I’m a big fan of historical fiction and I wanted to choose a topic the casual reader was not familiar with. King Philip’s War was one of the most tragic and devastating conflicts in American history, and too many of us have never even heard of it.
We have plenty of novelists focusing on topics like the Viking invasions of England, the Tudors, and the American Civil War…and that’s wonderful. These are almost always fantastic works. In my opinion, however, there are approximately 150 years of colonial American history (1620-1770) that are woefully neglected in fiction. There are certainly some great novels about this era, mostly about Salem, but I think the era as a whole deserves a lot more attention.
I find the Puritans and Separatists to be some of the most fascinating people in history. Their piety, courage and diligence were truly remarkable, but history is well aware of how they treated anyone alien to their political and religious worldview. The history of New England is also the history of incredible Native American nations like the Wampanoag and Narragansett, and their stories need to be told.
The narrative of this story is told from the perspective of native Americans and the pilgrims. Each offers a different opinion and set of beliefs on the alliance between the people. What kind of research did you do to ensure the story was as accurate as possible?

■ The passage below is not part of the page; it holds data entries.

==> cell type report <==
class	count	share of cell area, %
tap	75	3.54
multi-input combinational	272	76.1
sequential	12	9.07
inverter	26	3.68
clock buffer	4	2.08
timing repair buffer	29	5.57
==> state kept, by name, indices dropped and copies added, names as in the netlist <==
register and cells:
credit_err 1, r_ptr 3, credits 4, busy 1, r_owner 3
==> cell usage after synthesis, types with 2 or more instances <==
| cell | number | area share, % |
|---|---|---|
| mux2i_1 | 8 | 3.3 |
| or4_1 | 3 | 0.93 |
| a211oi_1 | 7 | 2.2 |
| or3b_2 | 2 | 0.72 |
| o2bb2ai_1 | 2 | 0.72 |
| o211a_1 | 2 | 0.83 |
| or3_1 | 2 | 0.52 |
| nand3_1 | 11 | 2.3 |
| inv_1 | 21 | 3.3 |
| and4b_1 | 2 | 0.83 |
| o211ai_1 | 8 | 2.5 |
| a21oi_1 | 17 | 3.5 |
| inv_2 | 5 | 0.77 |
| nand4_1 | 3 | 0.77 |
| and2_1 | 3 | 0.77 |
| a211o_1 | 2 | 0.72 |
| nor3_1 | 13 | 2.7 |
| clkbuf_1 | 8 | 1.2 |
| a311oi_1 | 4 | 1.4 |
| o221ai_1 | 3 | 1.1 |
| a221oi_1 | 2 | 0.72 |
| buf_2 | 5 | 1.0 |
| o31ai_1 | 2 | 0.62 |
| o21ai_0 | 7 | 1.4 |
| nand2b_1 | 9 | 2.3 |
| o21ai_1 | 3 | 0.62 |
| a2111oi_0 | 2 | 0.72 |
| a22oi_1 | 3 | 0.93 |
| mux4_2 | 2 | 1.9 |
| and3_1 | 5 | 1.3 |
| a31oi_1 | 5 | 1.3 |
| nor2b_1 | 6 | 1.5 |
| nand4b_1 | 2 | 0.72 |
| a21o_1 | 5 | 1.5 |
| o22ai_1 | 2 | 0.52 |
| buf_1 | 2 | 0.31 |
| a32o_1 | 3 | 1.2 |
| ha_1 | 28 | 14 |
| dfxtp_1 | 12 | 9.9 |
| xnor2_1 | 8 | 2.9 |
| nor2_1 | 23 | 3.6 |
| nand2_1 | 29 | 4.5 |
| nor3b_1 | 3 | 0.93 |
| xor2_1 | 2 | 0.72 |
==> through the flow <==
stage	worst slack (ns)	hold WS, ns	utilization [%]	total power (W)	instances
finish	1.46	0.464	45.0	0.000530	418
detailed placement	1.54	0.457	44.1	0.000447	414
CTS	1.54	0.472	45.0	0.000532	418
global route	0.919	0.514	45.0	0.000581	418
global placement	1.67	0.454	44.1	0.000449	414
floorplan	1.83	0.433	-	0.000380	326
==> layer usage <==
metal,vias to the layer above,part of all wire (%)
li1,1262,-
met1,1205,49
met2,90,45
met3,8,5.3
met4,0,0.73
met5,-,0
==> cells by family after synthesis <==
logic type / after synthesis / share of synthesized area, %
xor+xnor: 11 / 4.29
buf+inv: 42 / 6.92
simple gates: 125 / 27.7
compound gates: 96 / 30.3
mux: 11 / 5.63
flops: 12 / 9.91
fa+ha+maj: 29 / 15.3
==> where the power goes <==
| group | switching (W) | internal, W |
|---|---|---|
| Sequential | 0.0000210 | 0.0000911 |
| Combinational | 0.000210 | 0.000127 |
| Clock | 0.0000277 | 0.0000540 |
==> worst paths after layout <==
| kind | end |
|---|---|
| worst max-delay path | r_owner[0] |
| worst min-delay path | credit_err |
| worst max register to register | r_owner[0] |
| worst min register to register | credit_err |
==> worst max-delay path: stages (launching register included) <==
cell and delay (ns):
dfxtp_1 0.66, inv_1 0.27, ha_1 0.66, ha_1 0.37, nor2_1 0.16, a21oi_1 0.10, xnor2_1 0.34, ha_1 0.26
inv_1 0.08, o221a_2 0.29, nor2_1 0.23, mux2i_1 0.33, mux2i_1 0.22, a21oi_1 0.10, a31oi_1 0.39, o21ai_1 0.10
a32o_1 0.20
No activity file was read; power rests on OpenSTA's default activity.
### src/rtl/predict_update_ctrl_if.sv
// Update/flush request bus and predictor-table write port shared by the
// branch-predictor update controller and whatever drives it.
interface predict_update_ctrl_if;
  logic        upd_valid1;
  logic        upd_valid2;
  logic [12:0] upd_pc1;
  logic [12:0] upd_pc2;
  logic [12:0] upd_target1;
  logic [12:0] upd_target2;
  logic        upd_taken1;
  logic        upd_taken2;
  logic        flush_req;
  logic        upd_ready;
  logic [10:0] w_addr;
  logic [15:0] w_data;
  logic        wen;
  logic        clearing;
  logic [15:0] drop_cnt;

  modport master (
    output upd_valid1, upd_valid2, upd_pc1, upd_pc2, upd_target1, upd_target2,
           upd_taken1, upd_taken2, flush_req,
    input  upd_ready, w_addr, w_data, wen, clearing, drop_cnt
  );

  modport slave (
    input  upd_valid1, upd_valid2, upd_pc1, upd_pc2, upd_target1, upd_target2,
           upd_taken1, upd_taken2, flush_req,
    output upd_ready, w_addr, w_data, wen, clearing, drop_cnt
  );
endinterface
$ cat config.mk
export PLATFORM = sky130hd
export DESIGN_NAME = anycore_l15_reqdecoder
export DESIGN_NICKNAME = d
export VERILOG_FILES = /design/src/rtl/anycore_l15_reqdecoder_pkg.sv /design/src/rtl/anycore_l15_stdata_fmt.sv /design/src/rtl/anycore_l15_reqdecoder.sv
export SDC_FILE = /design/constraint.sdc
export NUM_CORES = 1
export LEC_CHECK = 0
export ABC_CLOCK_PERIOD_IN_PS = 2000
export BUFFER_PORTS_ARGS = -buffer_cell sky130_fd_sc_hd__buf_4
export CAP_MARGIN = 20
export CELL_PAD_IN_SITES_DETAIL_PLACEMENT = 0
export CELL_PAD_IN_SITES_GLOBAL_PLACEMENT = 1
export CORE_AREA = 2 2 195 177
export DETAILED_ROUTE_END_ITERATION = 6
export DIE_AREA = 0 0 197 179
export HOLD_SLACK_MARGIN = 0.05
export PLACE_DENSITY_LB_ADDON = 0.1
export SLEW_MARGIN = 20
export SYNTH_ARGS = -nofsm -noshare
export SYNTH_HDL_FRONTEND = slang
export SYNTH_SLANG_ARGS = --single-unit
$ cat constraint.sdc
create_clock -name clk -period 2 [get_ports clk]
set_clock_uncertainty 0.05 [all_clocks]
set_input_delay 0.1 -clock clk [delete_from_list [all_inputs] [get_ports clk]]
set_output_delay 0.1 -clock clk [all_outputs]
set_load 0.03 [all_outputs]
## src/rtl/partition_sweep_pkg.sv

```systemverilog
// Shared types, sizing constants and helper function for the partition sweep sequencer.
package partition_sweep_pkg;

  localparam int NUM_IN_DEF  = 7;
  localparam int NUM_OUT_DEF = 4;
  localparam int N_PAT       = 1 << NUM_IN_DEF;
  localparam int HD_W        = NUM_IN_DEF + $clog2(NUM_OUT_DEF + 1);

  typedef enum logic [1:0] {
    IDLE   = 2'd0,
    SETTLE = 2'd1,
    EMIT   = 2'd2,
    DONE   = 2'd3
  } sweep_state_t;

  function automatic logic [5:0] popcount(input logic [31:0] v);
    logic [5:0] c;
    c = '0;
    for (int i = 0; i < 32; i++) begin
      c = c + {5'd0, v[i]};
    end
    return c;
  endfunction

endpackage

```

## src/rtl/partition_sweep_ctrl_popcount.sv

```systemverilog
// Number of bit positions where the approximate and exact partition outputs differ.
module partition_popcount
  import partition_sweep_pkg::*;
#(
  parameter int W  = 4,
  parameter int CW = $clog2(W + 1)
) (
  input  logic [W-1:0]  i_a,
  input  logic [W-1:0]  i_b,
  output logic [CW-1:0] o_cnt
);

  logic [31:0] w_diff;
  logic [5:0]  w_pc;

  assign w_diff = 32'(i_a ^ i_b);
  assign w_pc   = popcount(w_diff);
  assign o_cnt  = CW'(w_pc);

endmodule

```

## src/rtl/partition_sweep_ctrl.sv

```systemverilog
// Sweeps every input pattern through a partition, emits one truth-table row per
// pattern on a valid/ready stream and accumulates mismatch / Hamming-distance totals.
module partition_sweep_ctrl
  import partition_sweep_pkg::*;
#(
  parameter int NUM_IN  = NUM_IN_DEF,
  parameter int NUM_OUT = NUM_OUT_DEF,
  parameter int DUT_LAT = 1
) (
  input  logic                                   clk,
  input  logic                                   rst,
  input  logic                                   start,
  input  logic                                   abort,
  output logic [NUM_IN-1:0]                      pattern_o,
  input  logic [NUM_OUT-1:0]                     dut_po_i,
  input  logic [NUM_OUT-1:0]                     gold_po_i,
  output logic                                   row_valid,
  input  logic                                   row_ready,
  output logic [NUM_IN-1:0]                      row_idx,
  output logic [NUM_OUT-1:0]                     row_data,
  output logic                                   busy,
  output logic                                   done,
  output logic [NUM_IN:0]                        err_count,
  output logic [NUM_IN+$clog2(NUM_OUT+1)-1:0]    hd_sum
);

  localparam int CNT_W = $clog2(NUM_OUT + 1);
  localparam int SUM_W = NUM_IN + CNT_W;
  localparam int LAT_W = (DUT_LAT > 1) ? $clog2(DUT_LAT) : 1;

  sweep_state_t r_state, w_state_next;

  logic [NUM_IN-1:0]  r_pattern;
  logic [LAT_W-1:0]   r_settle_cnt;
  logic [NUM_IN-1:0]  r_row_idx;
  logic [NUM_OUT-1:0] r_row_data;
  logic [NUM_IN:0]    r_err_count;
  logic [SUM_W-1:0]   r_hd_sum;

  logic [CNT_W-1:0]   w_hd;
  logic               w_mismatch;
  logic               w_last_settle;
  logic               w_last_pattern;

  partition_popcount #(
    .W  (NUM_OUT),
    .CW (CNT_W)
  ) u_popcount (
    .i_a   (dut_po_i),
    .i_b   (gold_po_i),
    .o_cnt (w_hd)
  );

  assign w_mismatch     = (dut_po_i != gold_po_i);
  assign w_last_settle  = (r_settle_cnt == LAT_W'(DUT_LAT - 1));
  assign w_last_pattern = &r_pattern;

  always_comb begin
    w_state_next = r_state;
    case (r_state)
      IDLE:   if (start) w_state_next = SETTLE;
      SETTLE: begin
        if (abort)              w_state_next = IDLE;
        else if (w_last_settle) w_state_next = EMIT;
      end
      EMIT: begin
        if (abort)          w_state_next = IDLE;
        else if (row_ready) w_state_next = w_last_pattern ? DONE : SETTLE;
      end
      DONE:    w_state_next = IDLE;
      default: w_state_next = IDLE;
    endcase
  end

  always_ff @(posedge clk) begin
    if (rst) begin
      r_state <= IDLE;
    end else begin
      r_state <= w_state_next;
    end
  end

  // Accumulation is tied to the final settle edge, so stalls in EMIT never recount.
  always_ff @(posedge clk) begin
    if (rst) begin
      r_pattern    <= '0;
      r_settle_cnt <= '0;
      r_row_idx    <= '0;
      r_row_data   <= '0;
      r_err_count  <= '0;
      r_hd_sum     <= '0;
    end else begin
      case (r_state)
        IDLE: begin
          if (start) begin
            r_pattern    <= '0;
            r_settle_cnt <= '0;
            r_err_count  <= '0;
            r_hd_sum     <= '0;
          end
        end
        SETTLE: begin
          if (!abort) begin
            if (w_last_settle) begin
              r_settle_cnt <= '0;
              r_row_idx    <= r_pattern;
              r_row_data   <= dut_po_i;
              r_err_count  <= r_err_count + (NUM_IN + 1)'(w_mismatch);
              r_hd_sum     <= r_hd_sum + SUM_W'(w_hd);
            end else begin
              r_settle_cnt <= r_settle_cnt + 1'b1;
            end
          end
        end
        EMIT: begin
          if (!abort && row_ready && !w_last_pattern) begin
            r_pattern <= r_pattern + 1'b1;
          end
        end
        default: ;
      endcase
    end
  end

  assign pattern_o = r_pattern;
  assign row_valid = (r_state == EMIT);
  assign row_idx   = r_row_idx;
  assign row_data  = r_row_data;
  assign busy      = (r_state == SETTLE) || (r_state == EMIT);
  assign done      = (r_state == DONE);
  assign err_count = r_err_count;
  assign hd_sum    = r_hd_sum;

endmodule

```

I’m not a historian but fortunately there is a wealth of historical research about this era, much of which I mention in my Author’s Notes. “Mayflower” by Nathaniel Philbrick is probably the first thing that comes to mind regarding this era. Sarah Vowell’s “Wordy Shipmates” is a fantastic read. Jay Moore and the Charles River Editors wrote “King Philip’s War: The History and Legacy” and it is a treasure of information. The online “Plymouth Colony Archive Project” by Patricia Scott Deetz, Christopher Fennell and J. Eric Deetz is an incredible resource for understanding how 17th Century New Englanders lived and worked.
Obviously, it was also critical to understand the Native American perspective of these events. Nativeamericannetroots.com was a valuable asset in that regard, among other sources.
As you can imagine, much of the history is crystal clear, but much is very murky. For example, we seem to have a very good idea what Metacomet told Deputy Governor John Easton when Easton tried to mediate the conflict. Conversely, there are numerous conflicting accounts of Wamsutta’s final days.
I felt that a consistent theme in the story was the importance of peace. What were some themes you felt were important to develop the story?
I’d say in addition to peace, some themes are the paradox of Puritan values and how they lived their Christian faith. The corollary theme would be how awesome yet baffling the English Christians must have seemed to the natives in 17th Century New England. A third theme would be no matter which community the characters hailed from (Puritan or Quaker, English or Wampanoag), they all looked to the divine, spiritual world to help guide them through what must have been astoundingly fearful times.
I found the characters to be very well developed and in depth. What were your inspirations for the characters?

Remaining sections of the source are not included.